Agents define specialized roles for generating prompts and processing responses.

- **challenge_designer**:
  - **Role**: Creates coding challenges focused on specific CS concepts and difficulty levels.
  - **Template**: Designs problems similar to LeetCode challenges, ensuring they match the specified concept and difficulty.

- **challenge_designer_advanced**:
  - **Role**: Generates new and unique coding challenges, avoiding duplication.
  - **Template**: Ensures problems are substantially different from previous ones while maintaining the same concepts.

- **test_generator**:
  - **Role**: Develops comprehensive unittest test cases for coding problems.
  - **Template**: Creates test suites covering a range of scenarios from very easy to very hard.

- **problem_solver**:
  - **Role**: Implements efficient and well-structured solutions to coding problems.
  - **Template**: Provides a single Python function named `solution` that adheres to problem specifications.

- **problem_fixer**:
  - **Role**: Analyzes failing solutions to identify issues and provides corrections.
  - **Template**: Offers a corrected version of the code enclosed within specific delimiters.

- **test_validator**:
  - **Role**: Validates test cases to ensure they properly verify problem requirements.
  - **Template**: Checks for coverage, correctness, and adherence to best practices.

- **test_error_analyzer**:
  - **Role**: Analyzes test execution outputs to provide insights into failures.
  - **Template**: Identifies failed tests, analyzes errors, and suggests areas for investigation.

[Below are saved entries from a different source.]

--- src/rtl/ascon_pkg.sv ---
// rtl/ascon_pkg.sv - shared Ascon round-count constants
package ascon_pkg;

  // Permutation lengths: p^a for init/final, p^b for AD/ciphertext blocks.
  localparam int P_ROUNDS_A = 12;
  localparam int P_ROUNDS_B = 6;

  // Every permutation ends on round index 11.
  // Shorter permutations start part-way through the round-constant table.
  localparam logic [3:0] ROUND_LAST      = 4'd11;
  localparam logic [3:0] ROUND_START_A   = 4'(12 - P_ROUNDS_A);
  localparam logic [3:0] ROUND_START_B   = 4'(12 - P_ROUNDS_B);
  localparam logic [3:0] ROUND_PROC_LAST = ROUND_LAST - 4'd1;

endpackage

--- src/rtl/ascon_load_counter.sv ---
// rtl/ascon_load_counter.sv - loadable up-counter with enable
module ascon_load_counter #(
  parameter int W = 4
) (
  input  logic         clock,
  input  logic         reset_n,
  input  logic         load,
  input  logic [W-1:0] load_value,
  input  logic         enable,
  output logic [W-1:0] count
);

  // Load has priority over increment; otherwise the count holds.
  always_ff @(posedge clock or negedge reset_n) begin
    if (!reset_n) begin
      count <= '0;
    end else if (load) begin
      count <= load_value;
    end else if (enable) begin
      count <= count + W'(1);
    end
  end

endmodule

--- src/rtl/ascon_decrypt_fsm.sv ---
// rtl/ascon_decrypt_fsm.sv - Ascon-128 decryption control FSM
module ascon_decrypt_fsm #(
  parameter int P_NUM_CT_BLOCKS = 3,
  parameter int P_BLK_W         = $clog2(P_NUM_CT_BLOCKS + 1)
) (
  input  logic               clock,
  input  logic               reset_n,
  input  logic               i_sys_enable,
  input  logic               i_start,
  input  logic               i_data_valid,
  input  logic               i_tag_match,
  output logic               o_ready,
  output logic               o_mux_select,
  output logic               o_enable_state_reg,
  output logic               o_enable_xor_data_begin,
  output logic               o_enable_replace_data_begin,
  output logic               o_enable_xor_key_begin,
  output logic               o_enable_xor_key_end,
  output logic               o_enable_xor_lsb_end,
  output logic               o_enable_plain_reg,
  output logic               o_valid_plain,
  output logic               o_enable_tag_reg,
  output logic [3:0]         o_round_count,
  output logic [P_BLK_W-1:0] o_block_count,
  output logic               o_done,
  output logic               o_auth_ok,
  output logic               o_auth_fail
);

  import ascon_pkg::*;

  typedef enum logic [4:0] {
    ST_IDLE,
    ST_CONFIG,
    ST_START_INIT,
    ST_PROC_INIT,
    ST_END_INIT,
    ST_IDLE_AD,
    ST_START_AD,
    ST_PROC_AD,
    ST_END_AD,
    ST_IDLE_CT,
    ST_START_CT,
    ST_PROC_CT,
    ST_END_CT,
    ST_IDLE_FINAL,
    ST_START_FINAL,
    ST_PROC_FINAL,
    ST_END_FINAL,
    ST_CHECK_TAG
  } state_t;

  state_t     state;
  state_t     state_next;

  logic       rc_load;
  logic [3:0] rc_load_value;
  logic       rc_enable;
  logic       bc_load;
  logic       bc_enable;

  logic       last_proc_round;
  logic       last_ct_block;
  logic       start_accept;

  assign last_proc_round = (o_round_count == ROUND_PROC_LAST);
  assign last_ct_block   = (o_block_count == P_BLK_W'(P_NUM_CT_BLOCKS));
  assign start_accept    = i_sys_enable && (state == ST_IDLE) && i_start;

  // State register; a low system enable overrides any computed transition.
  always_ff @(posedge clock or negedge reset_n) begin
    if (!reset_n) begin
      state <= ST_IDLE;
    end else if (!i_sys_enable) begin
      state <= ST_IDLE;
    end else begin
      state <= state_next;
    end
  end

  // Next-state and Moore decode of datapath enables and counter controls.
  always_comb begin
    state_next                  = state;
    o_ready                     = 1'b0;
    o_mux_select                = 1'b1;
    o_enable_state_reg          = 1'b0;
    o_enable_xor_data_begin     = 1'b0;
    o_enable_replace_data_begin = 1'b0;
    o_enable_xor_key_begin      = 1'b0;
    o_enable_xor_key_end        = 1'b0;
    o_enable_xor_lsb_end        = 1'b0;
    o_enable_plain_reg          = 1'b0;
    o_valid_plain               = 1'b0;
    o_enable_tag_reg            = 1'b0;
    o_done                      = 1'b0;
    rc_load                     = 1'b0;
    rc_load_value               = ROUND_START_A;
    rc_enable                   = 1'b0;
    bc_load                     = 1'b0;
    bc_enable                   = 1'b0;

    case (state)
      ST_IDLE: begin
        o_ready = 1'b1;
        if (i_start) state_next = ST_CONFIG;
      end

      ST_CONFIG: begin
        o_mux_select       = 1'b0;
        o_enable_state_reg = 1'b1;
        rc_load            = 1'b1;
        rc_load_value      = ROUND_START_A;
        state_next         = ST_START_INIT;
      end

      ST_START_INIT: begin
        o_enable_state_reg = 1'b1;
        rc_enable          = 1'b1;
        state_next         = ST_PROC_INIT;
      end

      ST_PROC_INIT: begin
        o_enable_state_reg = 1'b1;
        rc_enable          = 1'b1;
        if (last_proc_round) state_next = ST_END_INIT;
      end

      ST_END_INIT: begin
        o_enable_state_reg   = 1'b1;
        o_enable_xor_key_end = 1'b1;
        state_next           = ST_IDLE_AD;
      end

      ST_IDLE_AD: begin
        o_ready       = 1'b1;
        rc_load       = 1'b1;
        rc_load_value = ROUND_START_B;
        if (i_data_valid) state_next = ST_START_AD;
      end

      ST_START_AD: begin
        o_enable_state_reg      = 1'b1;
        o_enable_xor_data_begin = 1'b1;
        rc_enable               = 1'b1;
        state_next              = ST_PROC_AD;
      end

      ST_PROC_AD: begin
        o_enable_state_reg = 1'b1;
        rc_enable          = 1'b1;
        if (last_proc_round) state_next = ST_END_AD;
      end

      ST_END_AD: begin
        o_enable_state_reg   = 1'b1;
        o_enable_xor_lsb_end = 1'b1;
        bc_load              = 1'b1;
        state_next           = ST_IDLE_CT;
      end

      ST_IDLE_CT: begin
        o_ready       = 1'b1;
        rc_load       = 1'b1;
        rc_load_value = ROUND_START_B;
        if (i_data_valid) state_next = ST_START_CT;
      end

      ST_START_CT: begin
        o_enable_state_reg          = 1'b1;
        o_enable_replace_data_begin = 1'b1;
        o_enable_plain_reg          = 1'b1;
        o_valid_plain               = 1'b1;
        rc_enable                   = 1'b1;
        bc_enable                   = 1'b1;
        state_next                  = ST_PROC_CT;
      end

      ST_PROC_CT: begin
        o_enable_state_reg = 1'b1;
        rc_enable          = 1'b1;
        if (last_proc_round) state_next = ST_END_CT;
      end

      ST_END_CT: begin
        o_enable_state_reg = 1'b1;
        state_next         = last_ct_block ? ST_IDLE_FINAL : ST_IDLE_CT;
      end

      ST_IDLE_FINAL: begin
        o_ready       = 1'b1;
        rc_load       = 1'b1;
        rc_load_value = ROUND_START_A;
        if (i_data_valid) state_next = ST_START_FINAL;
      end

      ST_START_FINAL: begin
        o_enable_state_reg          = 1'b1;
        o_enable_replace_data_begin = 1'b1;
        o_enable_xor_key_begin      = 1'b1;
        o_enable_plain_reg          = 1'b1;
        o_valid_plain               = 1'b1;
        rc_enable                   = 1'b1;
        state_next                  = ST_PROC_FINAL;
      end

      ST_PROC_FINAL: begin
        o_enable_state_reg = 1'b1;
        rc_enable          = 1'b1;
        if (last_proc_round) state_next = ST_END_FINAL;
      end

      ST_END_FINAL: begin
        o_enable_state_reg   = 1'b1;
        o_enable_xor_key_end = 1'b1;
        o_enable_tag_reg     = 1'b1;
        state_next           = ST_CHECK_TAG;
      end

      ST_CHECK_TAG: begin
        o_done     = 1'b1;
        state_next = ST_IDLE;
      end

      default: begin
        state_next = ST_IDLE;
      end
    endcase
  end

  // Sticky verdict: cleared by a new start or a system disable, set at tag check.
  always_ff @(posedge clock or negedge reset_n) begin
    if (!reset_n) begin
      o_auth_ok   <= 1'b0;
      o_auth_fail <= 1'b0;
    end else if (!i_sys_enable || start_accept) begin
      o_auth_ok   <= 1'b0;
      o_auth_fail <= 1'b0;
    end else if (state == ST_CHECK_TAG) begin
      o_auth_ok   <= i_tag_match;
      o_auth_fail <= !i_tag_match;
    end
  end

  ascon_load_counter #(
    .W(4)
  ) u_round_counter (
    .clock      (clock),
    .reset_n    (reset_n),
    .load       (rc_load && i_sys_enable),
    .load_value (rc_load_value),
    .enable     (rc_enable && i_sys_enable),
    .count      (o_round_count)
  );

  ascon_load_counter #(
    .W(P_BLK_W)
  ) u_block_counter (
    .clock      (clock),
    .reset_n    (reset_n),
    .load       (bc_load && i_sys_enable),
    .load_value ('0),
    .enable     (bc_enable && i_sys_enable),
    .count      (o_block_count)
  );

endmodule

--- config.mk ---
export PLATFORM = sky130hd
export DESIGN_NAME = ascon_decrypt_fsm
export DESIGN_NICKNAME = d
export VERILOG_FILES = /design/src/rtl/ascon_pkg.sv /design/src/rtl/ascon_load_counter.sv /design/src/rtl/ascon_decrypt_fsm.sv
export SDC_FILE = /design/constraint.sdc
export NUM_CORES = 1
export LEC_CHECK = 0
export CAP_MARGIN = 20
export CELL_PAD_IN_SITES_DETAIL_PLACEMENT = 0
export CELL_PAD_IN_SITES_GLOBAL_PLACEMENT = 1
export CORE_AREA = 10 10 62 64
export CTS_BUF_LIST = sky130_fd_sc_hd__clkbuf_8 sky130_fd_sc_hd__clkbuf_16
export DETAILED_ROUTE_END_ITERATION = 8
export DIE_AREA = 0 0 72 74
export PLACE_DENSITY = 0.89
export SYNTH_ARGS = -nofsm -noshare
export SYNTH_HDL_FRONTEND = slang
export SYNTH_SLANG_ARGS = --single-unit
--- constraint.sdc ---
create_clock -name clock -period 2.35 [get_ports clock]
set_clock_uncertainty 0.1 [all_clocks]
set_input_delay 0.47 -clock clock [delete_from_list [all_inputs] [get_ports clock]]
set_output_delay 0.47 -clock clock [all_outputs]
set_load 0.01 [all_outputs]
Yosys cells after proc, flatten, opt, wreduce, memory -nomap -nowiden
Cells that the tools add are included.

operators by class
  mux-type cells = 33
  add/subtract/negate cells = 2
  reduce and logical (&&, ||, !) cells = 21
  eq/ne operators = 27

operators with widths
  operator                                        count
  one-hot mux 5 bit (17 select lines)             1
  2-to-1 mux 5 bit                                9
  == test 5 x 4 -> 1 bit (second input constant)  8
  inequality test 3 bit (second input constant)   8
  == test 5 x 3 -> 1 bit (second input constant)  4
  2-to-1 mux 1 bit                                17
  OR reduction 13 bit                             1
  == test 5 x 2 -> 1 bit (second input constant)  2
  == test 5 bit (second input constant)           2
  2-to-1 mux 4 bit                                2
  AND reduction 8 bit                             1
  OR reduction 4 bit                              2
  OR reduction 8 bit                              1
  logical AND 1 bit                               6
  2-to-1 mux 3 bit                                2
  nonzero test 2 bit                              3
  OR reduction 2 bit                              3
  == test 5 x 1 -> 1 bit (second input constant)  1
  zero test 5 bit                                 1
  adder 4 x 1 -> 4 bit (second input constant)    1
  == test 4 bit (second input constant)           1
  2-to-1 mux 2 bit                                2
  adder 2 x 1 -> 2 bit (second input constant)    1
  == test 2 bit (second input constant)           1
  other kinds (2)                                 3

storage, ports and cells
  input bits = 6
  register bits = 13
  output and inout port bits = 20
  word-level logic and storage cells = 88

Logic depth before layout (Yosys ltp)
  word-level depth = 6
  gate-level depth with buffers = 6

By module
A second synthesis with hierarchy kept.

unflattened totals
  cell total of the unflattened synthesis = 107
  area, all modules = 932.1 µm²

modules (own cells, without submodules)
  module                                cells each  times used  area an instance (µm²)
  ascon_decrypt_fsm                     80          1           629.4
  ascon_load_counter (u_round_counter)  18          1           202.7
  ascon_load_counter (u_block_counter)  9           1           100.1

Worst setup path after synthesis
OpenSTA, ideal clock, no wires.

  path kind = reg-to-output
  start point = reg state[0]
  end point = out o_enable_replace_data_begin
  data required time = 1.780 ns
  arrival time = 1.314 ns
  setup slack = 0.466 ns
  cell stages (with the launch flop) = 5
  cells stage by stage = dfrtp_1 buf_2 buf_1 nor3_1 buf_4

between the ends
  cells in the longest elaborated chain, start to end = 3

RTL lines
  item                            line                     RTL
  start: declaration              ascon_decrypt_fsm.sv:53  state_t state;
  start signal: assignment        ascon_decrypt_fsm.sv:77  state <= state_next;
  == test 5 x 4 -> 1 bit          -
  OR reduction 2 bit (no line) *  -
  2-to-1 mux 1 bit *              -
  end: declaration                ascon_decrypt_fsm.sv:16  output logic o_enable_replace_data_begin,

Every way passes the cells marked *; elsewhere a longest branch is shown, timed or not.

Worst setup path after layout
  start point = reg state[1]
  end point = out o_done

between the ends
  cells in the longest elaborated chain, start to end = 2

RTL lines
  item              line                      RTL
  == test 5 bit     ascon_decrypt_fsm.sv:102  case (state)
  2-to-1 mux 1 bit  ascon_decrypt_fsm.sv:102
  end: declaration  ascon_decrypt_fsm.sv:25   output logic o_done,

No other way between the ends.

==> flow_summary.ini <==
[yosys]
yosys_warnings = 0
syn_nets = 120
synth.most_common_cell = dfrtp_1
ys_seq_elements = 13
synth_top_area_share_pct = 34.44
synth_cell_type_count = 38
synth_top_cells_by_area = dfrtp_1 34%, xnor2_1 4.6%, nand2_1 4.4%
yosysTopAreaCell = dfrtp_1
synth_area_per_cell_um2 = 8.510
synth_edf_count = 0
ys_seq_area_share_pct = 34.44
synth_cells = 111
async_reset_ff_share_pct = 100.0
netlist_area_um2 = 944.7
synth_ff_type = dfrtp_1
synthTopCellsByCount = 13 x dfrtp_1, 11 x nand2_1, 11 x nor2_1

[critical_path]
r2r_start = u_round_counter.count[0]
timing.reg2reg.setup_slack_ps = 550
crit_path_end_kind = output pin
cp-start-kind = flip-flop
arrival_ps = 1690
path_class = reg2out
crit_chain = buf_4, nor2b_4, nand3_1, inv_1, clkdlybuf4s50_1
crit_path_top_delay_cell = clkdlybuf4s50_1
r2r-end = state[3]
worstPathMaxFanout = 17
critPathBufInv = 3
r2r_cells = 6
cpPeakStageDelay_ps = 540
crit_family = buffers and inverters
cp.required_ps = 1780

[clock_network]
cts-htree-levels = 1
numCtsBuffers = 3
clock-sinks = 13
cts_tree = done
clkLatencyLatePin_ps = 250
clock_tree.root_cell = clkbuf_8
post_cts_buffers = 0
clk_pin_slew_ps = 60
cts_buffer_depth = 2

[detailed_routing]
drc = 0
firstDrtPassIters = 4
highest_layer = met4
wl_per_cell_um = 14.71
dr_wl_met2_mm = 1.319
dr_wl_met3_um = 135
ant_nets = 0
m1WireLength_mm = 1.045
vias = 894
wl_mm = 2.515
avgViaCountPerCell = 5.228
first_iter_violations = 33

[placement]
dp.cells = 167
io_buffers = 25
post-dp-hpwl_mm = 1.941
place_congestion = 0.8461

[timing]
setup_tns_ps = 0
relSlewSlack_pct = 58.78
fin_crit_ps = 2264
post-route-period-util_pct = 96.33
hold_viol_final = 0
setup_viol = 0
timing.fmax_mhz = 441.7
tightest_slew_ps = 616.3
rsz0062_at_grt = no
finalMaxSlewViolations = 0

[layout]
syn_to_final_growth_pct = 40.66
utilization_pct = 49.91
layout.nets = 150
finalNonFillerCells = 171
n_antenna_cell = 0
drive_gt1_share_pct = 16.43

[min_path]
min_path_cells = 2
min_to = o_auth_fail
hold_class = reg2reg
hold_path.startpoint = o_auth_fail

[floorplan]
start_util_pct = 35.48
die_h_um = 74
core.rowCount = 19
die_area_um2 = 5328
pin_count = 26
dieWidth_um = 72
core_area_um2 = 2663

[pwr]
vdd_drop_max_mv = 0.3935
p_sw_share_pct = 34.13
cellInternalPower_uw = 522.5
combinationalPowerShare_pct = 36.2
switching_power_uw = 270.7
powerDensity_nw_per_um2 = 596.9
seqPwrFrac_pct = 38.1
p_leak_nw = 0.6393
power_frac_clock_pct = 25.7

[grt]
grt_max_degree = 18
grt_remaining_overflow = 0
grt_pass1_vias = 857
grt_pass1_wl_mm = 4.002
grt_antenna_before_repair = 0
grt_use_total_pct = 9.158

[job]
cap_violations = 0

[outcome]
status = finished, final reports clean
-- tightest hold or removal path, cell delays in order, from the launching register on --
cell and delay [ps]:
dfrtp_1 370, nand2_1 60, a21oi_1 50
-- through the flow --
stage / worst slack (ps) / hold slack, ps / power [mW] / instance area, um2
finish: 86.19 / 422.4 / 0.7932 / 1329
global route: 23.70 / 436.1 / 0.8516 / 1329
CTS: 27.59 / 423.8 / 0.7969 / 1301
detailed placement: 237.5 / 414.1 / 0.5924 / 1254
global placement: 284.1 / 409.0 / 0.5897 / 1254
floorplan: 465.7 / 74.41 / 0.4551 / 944.7
-- power by group through the flow --
stage          sequential [mW]  combinational (mW)  clock, mW
2_1_floorplan            0.310               0.145          0
3_3_place_gp             0.305               0.284          0
3_5_place_dp             0.306               0.286          0
4_1_cts                  0.302               0.288      0.207
5_1_grt                  0.310               0.324      0.218
6_report                 0.302               0.287      0.204
-- worst max-delay path by stage --
stage	from	endpoint	slack (ps)	cells past startpoint
floorplan	state[0]	o_enable_replace_data_begin	470	4
global placement	state[1]	o_done	280	5
detailed placement	state[1]	o_done	240	5
CTS	state[4]	o_enable_plain_reg	30	3
global route	state[1]	o_enable_xor_lsb_end	20	3
finish	state[1]	o_done	90	5
-- registers in the layout (all words and copies together) (netlist names) --
signal	count
u_round_counter.count	4
u_block_counter.count	2
o_auth_ok	1
o_auth_fail	1
state	5
-- cell usage in the layout, fill, tap and decap left out, types with 2 or more instances in the layout --
master	netlist	layout
buf_4	2	11
inv_1	4	5
mux2i_1	4	4
nor3_2	0	2
o22ai_1	2	2
nor2_1	11	11
a31oi_1	2	2
nor4_1	2	2
o21ai_0	5	5
nor3_1	6	4
a21oi_1	4	4
nand3_1	7	7
nand2_1	11	11
o21a_1	2	2
clkbuf_8	0	3
xnor2_1	5	5
dlymetal6s2s_1	0	5
dfrtp_1	13	13
clkdlybuf4s50_1	0	20
ha_1	3	3
-- what timing repair did --
item | in CTS | in global routing
hold buffers | 0 | 0
resized for setup | 1 | 8
endpoints found under the setup margin | 1 | 9
cloned | 0 | 0
-- layer usage --
layer / vias up / track usage (%)
met4: 0 / 3.656
li1: 447 / -
met2: 18 / 16.37
met1: 427 / 9.673
met5: - / 0
met3: 2 / 3.191
-- logic make-up after synthesis --
| logic type | count (synthesis) | synth area share (%) |
|---|---|---|
| xor gates and xnor gates | 5 | 4.636 |
| muxes | 5 | 5.828 |
| AOI/OAI and AO/OA | 24 | 17.75 |
| buffers and inverters | 15 | 8.210 |
| adders and majority gates | 3 | 3.974 |
| and+or+nand+nor | 46 | 25.17 |
| DFF | 13 | 34.44 |
-- cell type report --
cell class	instances	area, um2
Tap cell	31	38.79
Multi-Input combinational cell	83	559.3
Clock buffer	3	41.29
Inverter	4	15.01
Timing Repair Buffer	36	345.3
Clock inverter	1	3.754
Fill cell	253	1334
Sequential cell	13	325.3
Note: power is estimated with default switching activity, not from simulation.
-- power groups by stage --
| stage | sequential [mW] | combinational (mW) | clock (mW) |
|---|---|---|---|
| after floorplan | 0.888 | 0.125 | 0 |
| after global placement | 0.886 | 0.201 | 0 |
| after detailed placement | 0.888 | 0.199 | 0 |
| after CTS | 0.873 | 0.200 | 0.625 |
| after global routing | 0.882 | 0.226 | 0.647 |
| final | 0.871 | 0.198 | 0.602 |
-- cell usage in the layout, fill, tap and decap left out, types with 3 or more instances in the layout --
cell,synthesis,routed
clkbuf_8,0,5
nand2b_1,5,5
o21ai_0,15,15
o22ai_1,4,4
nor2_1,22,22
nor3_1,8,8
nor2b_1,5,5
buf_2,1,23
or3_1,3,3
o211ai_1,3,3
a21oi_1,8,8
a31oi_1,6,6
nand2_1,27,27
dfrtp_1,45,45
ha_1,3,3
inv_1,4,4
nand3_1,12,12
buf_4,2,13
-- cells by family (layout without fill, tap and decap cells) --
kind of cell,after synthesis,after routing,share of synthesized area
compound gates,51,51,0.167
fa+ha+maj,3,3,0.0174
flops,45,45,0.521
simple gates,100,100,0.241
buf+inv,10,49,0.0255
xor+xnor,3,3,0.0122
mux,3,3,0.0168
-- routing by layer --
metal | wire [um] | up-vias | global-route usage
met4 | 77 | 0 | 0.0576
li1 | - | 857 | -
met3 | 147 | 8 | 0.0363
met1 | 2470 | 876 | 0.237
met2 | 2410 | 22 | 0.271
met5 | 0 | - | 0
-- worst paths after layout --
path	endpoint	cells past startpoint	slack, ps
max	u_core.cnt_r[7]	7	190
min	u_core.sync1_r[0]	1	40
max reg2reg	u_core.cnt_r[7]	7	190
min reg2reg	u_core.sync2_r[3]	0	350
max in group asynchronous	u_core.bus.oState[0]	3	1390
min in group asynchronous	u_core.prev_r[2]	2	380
File: config.mk
export PLATFORM = sky130hd
export DESIGN_NAME = sfx_sample_sequencer
export DESIGN_NICKNAME = d
export VERILOG_FILES = /design/src/rtl/sfx_sample_sequencer.sv
export SDC_FILE = /design/constraint.sdc
export NUM_CORES = 1
export LEC_CHECK = 0
export CORE_ASPECT_RATIO = 0.9
export CORE_MARGIN = 1.5
export CORE_UTILIZATION = 53
export CTS_CLUSTER_SIZE = 20
export DETAILED_ROUTE_END_ITERATION = 16
export GPL_TIMING_DRIVEN = 1
export PLACE_DENSITY = 0.81
export SLEW_MARGIN = 10
export SYNTH_ARGS = -nofsm -noshare
export SYNTH_HDL_FRONTEND = slang
export SYNTH_SLANG_ARGS = --single-unit
File: constraint.sdc
create_clock -name clk -period 7.3 [get_ports clk]
set_input_delay 1.46 -clock clk [delete_from_list [all_inputs] [get_ports clk]]
set_output_delay 1.46 -clock clk [all_outputs]
set_load 0.02 [all_outputs]
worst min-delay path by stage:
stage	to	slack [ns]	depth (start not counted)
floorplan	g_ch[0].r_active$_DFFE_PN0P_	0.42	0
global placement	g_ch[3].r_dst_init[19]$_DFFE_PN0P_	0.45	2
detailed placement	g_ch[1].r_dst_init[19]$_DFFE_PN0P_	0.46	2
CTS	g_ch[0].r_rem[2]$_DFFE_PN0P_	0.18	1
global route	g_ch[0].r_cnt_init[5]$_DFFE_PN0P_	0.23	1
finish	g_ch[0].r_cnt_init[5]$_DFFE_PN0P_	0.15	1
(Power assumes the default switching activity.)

- **solution_pattern_analyzer**:
  - **Role**: Reviews solution code to identify patterns and implementation approaches.
  - **Template**: Provides a structured JSON report highlighting algorithm choices, data structures, and coding patterns.

## Analysis Pipeline
Once the benchmarking is finished after running `src/main.py`, the terminal will display:

```bash
MCTS Phase 3 completed
```
Afterwards, the entire analysis pipeline can be run with the following command:

```bash
python src/phase_one_report.py
```

This will provide analysis on the metrics outlined in [Benchmark Metrics](/benchmark_metrics.md). The results will be available in full JSON files alongside charts that visualize the model's performance for each of the described metrics. The structure of the JSON files in outlined in [Comparative Analysis](/comparative%20analysis.md).